Class User < AR::Base
has_and_belongs_to_many :roles, :join_table => "user_brand_roles"
has_and_belongs_to_many :brands, :join_table => "user_brand_roles"
end
The problem with this setup is, how do I check the brand and the role at the same time?
Or would I better off with a BrandRole model where different roles can be set up for each Brand, and then be able to assign a user to a BrandRole?
Class User < AR::Base
has_many :user_brand_roles
has_many :brand_roles, :through => :user_brand_roles
end
Class BrandRole < AR::Base
belongs_to :brand
belongs_to :role
end
Class UserBrandRole < AR::Base
belongs_to :brand_role
belongs_to :user
end
This way I could do a find on the brand for the user:
br = current_user.brand_roles.where(:brand_id => #brand.id).includes(:brand_role)

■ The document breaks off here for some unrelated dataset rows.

Background: an optimization exercise with open tools, aiming at small area, a short achievable clock period and few clock cycles per item. Do not read the settings as production practice. Where RTL was checked, it was by simulation tests only, not by an equivalence proof against the original.

==> job 2570 <==
Design mosaic_scroll_pixel_remap_core, start of the top module:
module mosaic_scroll_pixel_remap_core (
    input  logic                 clk,
    input  logic                 rst_n,
    input  logic                 start,
    output logic                 busy,
    input  logic                 req_type,
    input  logic [8:0]           dest_x,
    input  logic [7:0]           dest_y,
    input  logic [4:0]           tile_size,
    input  logic [9:0]           cur_scroll_x,
    input  logic [9:0]           snap_scroll_x,
    input  logic [9:0]           cur_scroll_y,
    input  logic [9:0]           snap_scroll_y,
    input  logic                 track_scroll,
    input  logic [31:0]          pixel_in,
    output logic                 done,
    output logic                 write_enable,
    output logic [8:0]           source_x,
    output logic [7:0]           source_y,
    output logic [31:0]          pixel_out,
    input  logic                 cfg_we,
    input  logic [2:0]           cfg_index,
    input  logic [9:0]           cfg_data
);
    logic [8:0] wm1_reg;
    logic [7:0] hm1_reg;
    logic [8:0] m_reg;
    logic [3:0] num_reg;
    logic [3:0] dm1_reg;
    logic       ext_reg;
    logic       keep_reg;    
    logic [3:0] nb_reg;      
    logic       keep_n;
    logic       keep_d;
    assign keep_n = (dm1_reg == 4'd15) || (cfg_data[3:0] > dm1_reg);
    assign keep_d = (cfg_data[3:0] == 4'd0) || (num_reg >= cfg_data[3:0]);
    always_ff @(posedge clk or negedge rst_n)
    begin
        if (!rst_n)
        begin
            wm1_reg  <= 9'd255;
            hm1_reg  <= 8'd223;
            m_reg    <= 9'd64;
            num_reg  <= 4'd15;
            dm1_reg  <= 4'd14;
            ext_reg  <= 1'b0;
            keep_reg <= 1'b1;
            nb_reg   <= 4'd1;
        end
        else if (cfg_we)
        begin
            case (cfg_index)
                3'd0: wm1_reg <= (cfg_data == 10'd0) ? 9'd0
                               : (cfg_data > 10'd512) ? 9'd511 : 9'(cfg_data - 10'd1);
                3'd1: hm1_reg <= (cfg_data[8:0] == 9'd0) ? 8'd0
  ...
==> flow/config.mk <==
export PLATFORM = sky130hd
export DESIGN_NAME = mosaic_scroll_pixel_remap_core
export DESIGN_NICKNAME = mosaic_scroll_pixel_remap_core
export VERILOG_FILES = /design/flow/design.v
export SDC_FILE = /design/flow/constraint.sdc
export NUM_CORES = 4
export LEC_CHECK = 0
export ABC_AREA = 1
export CAP_MARGIN = 20
export CORE_MARGIN = 2
export CORE_UTILIZATION = 40
export SETUP_SLACK_MARGIN = 2.3
export SLEW_MARGIN = 20
==> flow/constraint.sdc <==
create_clock -name core_clock -period 5.5 [get_ports {clk}]
set_input_delay 1.1000 -clock core_clock [delete_from_list [all_inputs] [get_ports {clk}]]
set_output_delay 1.1000 -clock core_clock [all_outputs]
set_load 0.01 [all_outputs]
standard.sh (not shown) runs the stock make flow with config.mk's settings and CLKGATE_MAP_FILE= SYNTH_SCRIPT=/design/flow/synth_recipe.tcl, a recipe that flattens the netlist after the stock synthesis.
==> flow/flow/run.sh <==
#!/bin/bash
# The standard layout (the standard.sh, unchanged synthesis and steps),
# with two changes to how the layout is made:
#  - buffer_ports buffers every input and output port with
#    sky130_fd_sc_hd__buf_1 instead of the delay cell it picks by default;
#  - clock tree synthesis does not add dummy loads.
set -euo pipefail
export BUFFER_PORTS_ARGS="-buffer_cell sky130_fd_sc_hd__buf_1"
export CTS_ARGS="-sink_clustering_enable -repair_clock_nets -dont_use_dummy_load -buf_list {sky130_fd_sc_hd__clkbuf_4 sky130_fd_sc_hd__clkbuf_8}"
bash standard.sh > standard_flow.log 2>&1
==> job 6328 (differences from job 2570) <==
--- a/flow/design.v
+++ b/flow/design.v
@@ -171,45 +171,50 @@
         end
         else
         begin
             r0_1 = {3'b000, cu_1[8] & (side_1[27:24] != 4'd0)};
             q0_1 = cu_1[7:0];
-            r1_1 = 4'd0;
-            q1_1 = 8'd0;
+            r1_1 = {side_1[23], side_1[21:19]};
+            q1_1 = side_1[18:11];
             r2_1 = 4'd0;
             q2_1 = cy_1;
         end
     end
+    logic [3:0]  dl1_1;
+    assign dl1_1 = side_1[27:24] | {4{!typ_1}};
     logic [3:0]  r0_1_0;
     logic [7:0]  q0_1_0;
     assign {r0_1_0, q0_1_0} = msr_pkg::div_step(r0_1, q0_1, side_1[27:24]);
     logic [3:0]  r1_1_0;
     logic [7:0]  q1_1_0;
-    assign {r1_1_0, q1_1_0} = msr_pkg::div_step(r1_1, q1_1, side_1[27:24]);
+    assign {r1_1_0, q1_1_0} = msr_pkg::div_step(r1_1, q1_1, dl1_1);
     logic [3:0]  r2_1_0;
     logic [7:0]  q2_1_0;
     assign {r2_1_0, q2_1_0} = msr_pkg::div_step(r2_1, q2_1, side_1[27:24]);
     logic [3:0]  r0_1_1;
     logic [7:0]  q0_1_1;
     assign {r0_1_1, q0_1_1} = msr_pkg::div_step(r0_1_0, q0_1_0, side_1[27:24]);
     logic [3:0]  r1_1_1;
     logic [7:0]  q1_1_1;
-    assign {r1_1_1, q1_1_1} = msr_pkg::div_step(r1_1_0, q1_1_0, side_1[27:24]);
+    assign {r1_1_1, q1_1_1} = msr_pkg::div_step(r1_1_0, q1_1_0, dl1_1);
     logic [3:0]  r2_1_1;
     logic [7:0]  q2_1_1;
     assign {r2_1_1, q2_1_1} = msr_pkg::div_step(r2_1_0, q2_1_0, side_1[27:24]);
     logic        oob_1;
-    logic [27:0] side_1n;
+    logic [15:0] side_1n;
     always_comb
     begin
         oob_1 = !ext_reg && (side_1[10] || side_1[21]
                 || (side_1[9:0] > {1'b0, wm1_reg}) || (side_1[20:11] > {2'b00, hm1_reg}));
-        side_1n = {side_1[27:23], oob_1 && !typ_1, side_1[21:0]};
+        if (typ_1)
+            side_1n = {side_1[27:24], 4'd0, side_1[7:0]};
+        else
+            side_1n = {side_1[27:24], oob_1, side_1[10:0]};
     end
     logic        vld_2;
     logic        typ_2;
-    logic [27:0] side_2;
+    logic [15:0] side_2;
     logic [3:0]  r0_2, r1_2, r2_2;
     logic [7:0]  q0_2, q1_2, q2_2;
     always_ff @(posedge clk or negedge rst_n)
     begin
         if (!rst_n)
@@ -226,31 +231,33 @@
         r1_2 <= r1_1_1;
         q1_2 <= q1_1_1;
         r2_2 <= r2_1_1;
         q2_2 <= q2_1_1;
     end
+    logic [3:0]  dl1_2;
+    assign dl1_2 = side_2[15:12] | {4{!typ_2}};
     logic [3:0]  r0_2_0;
     logic [7:0]  q0_2_0;
-    assign {r0_2_0, q0_2_0} = msr_pkg::div_step(r0_2, q0_2, side_2[27:24]);
+    assign {r0_2_0, q0_2_0} = msr_pkg::div_step(r0_2, q0_2, side_2[15:12]);
     logic [3:0]  r1_2_0;
     logic [7:0]  q1_2_0;
-    assign {r1_2_0, q1_2_0} = msr_pkg::div_step(r1_2, q1_2, side_2[27:24]);
+    assign {r1_2_0, q1_2_0} = msr_pkg::div_step(r1_2, q1_2, dl1_2);
     logic [3:0]  r2_2_0;
     logic [7:0]  q2_2_0;
-    assign {r2_2_0, q2_2_0} = msr_pkg::div_step(r2_2, q2_2, side_2[27:24]);
+    assign {r2_2_0, q2_2_0} = msr_pkg::div_step(r2_2, q2_2, side_2[15:12]);
     logic [3:0]  r0_2_1;
     logic [7:0]  q0_2_1;
-    assign {r0_2_1, q0_2_1} = msr_pkg::div_step(r0_2_0, q0_2_0, side_2[27:24]);
+    assign {r0_2_1, q0_2_1} = msr_pkg::div_step(r0_2_0, q0_2_0, side_2[15:12]);
     logic [3:0]  r1_2_1;
     logic [7:0]  q1_2_1;
-    assign {r1_2_1, q1_2_1} = msr_pkg::div_step(r1_2_0, q1_2_0, side_2[27:24]);
+    assign {r1_2_1, q1_2_1} = msr_pkg::div_step(r1_2_0, q1_2_0, dl1_2);
     logic [3:0]  r2_2_1;
     logic [7:0]  q2_2_1;
-    assign {r2_2_1, q2_2_1} = msr_pkg::div_step(r2_2_0, q2_2_0, side_2[27:24]);
+    assign {r2_2_1, q2_2_1} = msr_pkg::div_step(r2_2_0, q2_2_0, side_2[15:12]);
     logic        vld_3;
     logic        typ_3;
-    logic [27:0] side_3;
+    logic [15:0] side_3;
     logic [3:0]  r0_3, r1_3, r2_3;
     logic [7:0]  q0_3, q1_3, q2_3;
     always_ff @(posedge clk or negedge rst_n)
     begin
         if (!rst_n)
@@ -267,31 +274,33 @@
         r1_3 <= r1_2_1;
         q1_3 <= q1_2_1;
         r2_3 <= r2_2_1;
         q2_3 <= q2_2_1;
     end
+    logic [3:0]  dl1_3;
+    assign dl1_3 = side_3[15:12] | {4{!typ_3}};
     logic [3:0]  r0_3_0;
     logic [7:0]  q0_3_0;
-    assign {r0_3_0, q0_3_0} = msr_pkg::div_step(r0_3, q0_3, side_3[27:24]);
+    assign {r0_3_0, q0_3_0} = msr_pkg::div_step(r0_3, q0_3, side_3[15:12]);
     logic [3:0]  r1_3_0;
     logic [7:0]  q1_3_0;
-    assign {r1_3_0, q1_3_0} = msr_pkg::div_step(r1_3, q1_3, side_3[27:24]);
+    assign {r1_3_0, q1_3_0} = msr_pkg::div_step(r1_3, q1_3, dl1_3);
     logic [3:0]  r2_3_0;
     logic [7:0]  q2_3_0;
-    assign {r2_3_0, q2_3_0} = msr_pkg::div_step(r2_3, q2_3, side_3[27:24]);
+    assign {r2_3_0, q2_3_0} = msr_pkg::div_step(r2_3, q2_3, side_3[15:12]);
     logic [3:0]  r0_3_1;
     logic [7:0]  q0_3_1;
-    assign {r0_3_1, q0_3_1} = msr_pkg::div_step(r0_3_0, q0_3_0, side_3[27:24]);
+    assign {r0_3_1, q0_3_1} = msr_pkg::div_step(r0_3_0, q0_3_0, side_3[15:12]);
     logic [3:0]  r1_3_1;
     logic [7:0]  q1_3_1;
-    assign {r1_3_1, q1_3_1} = msr_pkg::div_step(r1_3_0, q1_3_0, side_3[27:24]);
+    assign {r1_3_1, q1_3_1} = msr_pkg::div_step(r1_3_0, q1_3_0, dl1_3);
     logic [3:0]  r2_3_1;
     logic [7:0]  q2_3_1;
-    assign {r2_3_1, q2_3_1} = msr_pkg::div_step(r2_3_0, q2_3_0, side_3[27:24]);
+    assign {r2_3_1, q2_3_1} = msr_pkg::div_step(r2_3_0, q2_3_0, side_3[15:12]);
     logic        vld_4;
     logic        typ_4;
-    logic [27:0] side_4;
+    logic [15:0] side_4;
     logic [3:0]  r0_4, r1_4, r2_4;
     logic [7:0]  q0_4, q1_4, q2_4;
     always_ff @(posedge clk or negedge rst_n)
     begin
         if (!rst_n)
@@ -308,31 +317,33 @@
         r1_4 <= r1_3_1;
         q1_4 <= q1_3_1;
         r2_4 <= r2_3_1;
         q2_4 <= q2_3_1;
     end
+    logic [3:0]  dl1_4;
+    assign dl1_4 = side_4[15:12] | {4{!typ_4}};
     logic [3:0]  r0_4_0;
     logic [7:0]  q0_4_0;
-    assign {r0_4_0, q0_4_0} = msr_pkg::div_step(r0_4, q0_4, side_4[27:24]);
+    assign {r0_4_0, q0_4_0} = msr_pkg::div_step(r0_4, q0_4, side_4[15:12]);
     logic [3:0]  r1_4_0;
     logic [7:0]  q1_4_0;
-    assign {r1_4_0, q1_4_0} = msr_pkg::div_step(r1_4, q1_4, side_4[27:24]);
+    assign {r1_4_0, q1_4_0} = msr_pkg::div_step(r1_4, q1_4, dl1_4);
     logic [3:0]  r2_4_0;
     logic [7:0]  q2_4_0;
-    assign {r2_4_0, q2_4_0} = msr_pkg::div_step(r2_4, q2_4, side_4[27:24]);
+    assign {r2_4_0, q2_4_0} = msr_pkg::div_step(r2_4, q2_4, side_4[15:12]);
     logic [3:0]  r0_4_1;
     logic [7:0]  q0_4_1;
-    assign {r0_4_1, q0_4_1} = msr_pkg::div_step(r0_4_0, q0_4_0, side_4[27:24]);
+    assign {r0_4_1, q0_4_1} = msr_pkg::div_step(r0_4_0, q0_4_0, side_4[15:12]);
     logic [3:0]  r1_4_1;
     logic [7:0]  q1_4_1;
-    assign {r1_4_1, q1_4_1} = msr_pkg::div_step(r1_4_0, q1_4_0, side_4[27:24]);
+    assign {r1_4_1, q1_4_1} = msr_pkg::div_step(r1_4_0, q1_4_0, dl1_4);
     logic [3:0]  r2_4_1;
     logic [7:0]  q2_4_1;
-    assign {r2_4_1, q2_4_1} = msr_pkg::div_step(r2_4_0, q2_4_0, side_4[27:24]);
+    assign {r2_4_1, q2_4_1} = msr_pkg::div_step(r2_4_0, q2_4_0, side_4[15:12]);
     logic        vld_5;
     logic        typ_5;
-    logic [27:0] side_5;
+    logic [15:0] side_5;
     logic [3:0]  r0_5, r1_5, r2_5;
     logic [7:0]  q0_5, q1_5, q2_5;
     always_ff @(posedge clk or negedge rst_n)
     begin
         if (!rst_n)
@@ -356,32 +367,36 @@
     logic [10:0] ey_f;
     logic        negx_f, overx_f, negy_f, overy_f;
     logic [8:0]  sx_f;
     logic [7:0]  sy_f;
     logic        we_f;
+    logic [10:0] bx_f;
+    logic [10:0] by_f;
     always_comb
     begin
-        fx_f  = side_5[23] ? (side_5[27:24] - r0_5) : r0_5;
-        ex_f    = side_5[10:0] + {2'b11, ~wm1_reg};
-        ey_f    = side_5[21:11] + {3'b111, ~hm1_reg};
-        negx_f  = side_5[10] || (side_5[9:4] == 6'd0 && side_5[3:0] < fx_f);
+        bx_f = side_5[10:0];
+        by_f = {q1_5[6:0], r1_5};
+        fx_f  = q1_5[7] ? (side_5[15:12] - r0_5) : r0_5;
+        ex_f    = bx_f + {2'b11, ~wm1_reg};
+        ey_f    = by_f + {3'b111, ~hm1_reg};
+        negx_f  = bx_f[10] || (bx_f[9:4] == 6'd0 && bx_f[3:0] < fx_f);
         overx_f = !ex_f[10] && (ex_f[9:4] != 6'd0 || ex_f[3:0] >= fx_f);
-        negy_f  = side_5[21] || (side_5[20:15] == 6'd0 && side_5[14:11] < r2_5);
+        negy_f  = by_f[10] || (by_f[9:4] == 6'd0 && by_f[3:0] < r2_5);
         overy_f = !ey_f[10] && (ey_f[9:4] != 6'd0 || ey_f[3:0] >= r2_5);
         if (overx_f)
             sx_f = wm1_reg;
         else if (negx_f)
             sx_f = 9'd0;
         else
-            sx_f = side_5[8:0] - {5'd0, fx_f};
+            sx_f = bx_f[8:0] - {5'd0, fx_f};
         if (overy_f)
             sy_f = hm1_reg;
         else if (negy_f)
             sy_f = 8'd0;
         else
-            sy_f = side_5[18:11] - {4'd0, r2_5};
-        we_f = !typ_5 && !side_5[22];
+            sy_f = by_f[7:0] - {4'd0, r2_5};
+        we_f = !typ_5 && !side_5[11];
     end
     logic        done_r;
     logic        we_r;
     logic [8:0]  sx_r;
     logic [7:0]  sy_r;
==> flow/flow/run.sh (replaced) <==
#!/bin/bash
# The standard layout (the standard.sh, unchanged synthesis and steps),
# with two changes to how the layout is made:
#  - buffer_ports buffers every input and output port with
#    sky130_fd_sc_hd__buf_1 instead of the delay cell it picks by default;
#  - clock tree synthesis does not add dummy loads, and clusters up to 16 sinks per leaf buffer.
set -euo pipefail
export BUFFER_PORTS_ARGS="-buffer_cell sky130_fd_sc_hd__buf_1"
export CTS_ARGS="-sink_clustering_enable -repair_clock_nets -dont_use_dummy_load -sink_clustering_size 16 -sink_clustering_max_diameter 60 -buf_list {sky130_fd_sc_hd__clkbuf_8}"
bash standard.sh > standard_flow.log 2>&1
Settings changed: SETUP_SLACK_MARGIN 2.3 to 2.15.
==> job 8590 (differences from job 2570) <==
--- a/flow/design.v
+++ b/flow/design.v
@@ -50,15 +50,10 @@
     logic [8:0] m_reg;
     logic [3:0] num_reg;
     logic [3:0] dm1_reg;
     logic       ext_reg;
     logic       keep_reg;    
-    logic [3:0] nb_reg;      
-    logic       keep_n;
-    logic       keep_d;
-    assign keep_n = (dm1_reg == 4'd15) || (cfg_data[3:0] > dm1_reg);
-    assign keep_d = (cfg_data[3:0] == 4'd0) || (num_reg >= cfg_data[3:0]);
     always_ff @(posedge clk or negedge rst_n)
     begin
         if (!rst_n)
         begin
             wm1_reg  <= 9'd255;
@@ -66,11 +61,10 @@
             m_reg    <= 9'd64;
             num_reg  <= 4'd15;
             dm1_reg  <= 4'd14;
             ext_reg  <= 1'b0;
             keep_reg <= 1'b1;
-            nb_reg   <= 4'd1;
         end
         else if (cfg_we)
         begin
             case (cfg_index)
                 3'd0: wm1_reg <= (cfg_data == 10'd0) ? 9'd0
@@ -79,27 +73,25 @@
                                : (cfg_data[8:0] > 9'd256) ? 8'd255 : 8'(cfg_data[8:0] - 9'd1);
                 3'd2: m_reg   <= cfg_data[8:0];
                 3'd3:
                 begin
                     num_reg  <= cfg_data[3:0];
-                    keep_reg <= keep_n;
-                    nb_reg   <= keep_n ? 4'd1 : cfg_data[3:0];
+                    keep_reg <= (dm1_reg == 4'd15) || (cfg_data[3:0] > dm1_reg);
                 end
                 3'd4:
                 begin
                     dm1_reg  <= cfg_data[3:0] - 4'd1;
-                    keep_reg <= keep_d;
-                    nb_reg   <= keep_d ? 4'd1 : num_reg;
+                    keep_reg <= (cfg_data[3:0] == 4'd0) || (num_reg >= cfg_data[3:0]);
                 end
                 3'd5: ext_reg <= cfg_data[0];
                 default: ;
             endcase
         end
     end
     logic [3:0] nb;
     logic [3:0] db;
-    assign nb = nb_reg;
+    assign nb = {num_reg[3:1] & {3{!keep_reg}}, num_reg[0] | keep_reg};
     assign db = dm1_reg & {4{!keep_reg}};
     assign busy = 1'b0;
     logic [3:0]  sm1_e;
     logic [9:0]  dx_e;
     logic [9:0]  dy_e;
==> flow/flow/run.sh (replaced) <==
#!/bin/bash
# The standard layout (the standard.sh, unchanged synthesis and steps),
# except that buffer_ports uses sky130_fd_sc_hd__buf_1 for the port buffers
# instead of the delay cell it picks by default. Every port is still buffered.
set -euo pipefail
export BUFFER_PORTS_ARGS="-buffer_cell sky130_fd_sc_hd__buf_1"
bash standard.sh > standard_flow.log 2>&1
Settings changed: CTS_BUF_LIST set to sky130_fd_sc_hd__clkbuf_4 sky130_fd_sc_hd__clkbuf_8, SETUP_SLACK_MARGIN 2.3 to 2.0.
==> job 4061 (differences from job 2570) <==
==> flow/flow/run.sh (replaced) <==
#!/bin/bash
# The standard layout (the standard.sh, unchanged synthesis and steps),
# except that buffer_ports uses sky130_fd_sc_hd__buf_1 for the port buffers
# instead of the delay cell it picks by default. Every port is still buffered.
set -euo pipefail
export BUFFER_PORTS_ARGS="-buffer_cell sky130_fd_sc_hd__buf_1"
bash standard.sh > standard_flow.log 2>&1
Settings changed: CTS_BUF_LIST set to sky130_fd_sc_hd__clkbuf_4 sky130_fd_sc_hd__clkbuf_8, SETUP_SLACK_MARGIN 2.3 to 2.6.
==> out/qor.csv <==
stage;metric;value;unit
run_status;run_status;timing/DRC/antenna clean;
synthesis;yosysTopAreaCellShare;0.3612;
worst_setup_path;rr_startpoint;num_reg[1];
power_and_ir_drop;switching_share;0.3747;
power_and_ir_drop;switching_power;4.890;mW
global_route;grt_pass1_vias;16280;
[end of results for job 8590]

if br.blank? or br.role != ADMIN
# reject access, redirect
end
This is a new application and I'm trying to learn from past mistakes and stick to the Rails Way. Am I making any bad assumptions or design decisions here?
Assuming Roles,Brands are reference tables. You can have a single association table Responsibilities with columns user_id, role_id, brand_id.
Then you can define
Class User < AR::Base
has_many : responsibilities
has_many :roles, :through => responsibilities
has_many :brands,:through => responsibilities
end
Class Responsibility < AR::Base
belongs_to :user
has_one :role
has_one :brand
end
The you can define
Class User < AR::Base
def has_access?(brand)
responsibility = responsibilities.where(:brand => brand)
responsibility and responsibility.role == ADMIN
end
end
[Not sure if Responsibility is the term used in your domain, but use a domain term instead of calling it as user_brand_role]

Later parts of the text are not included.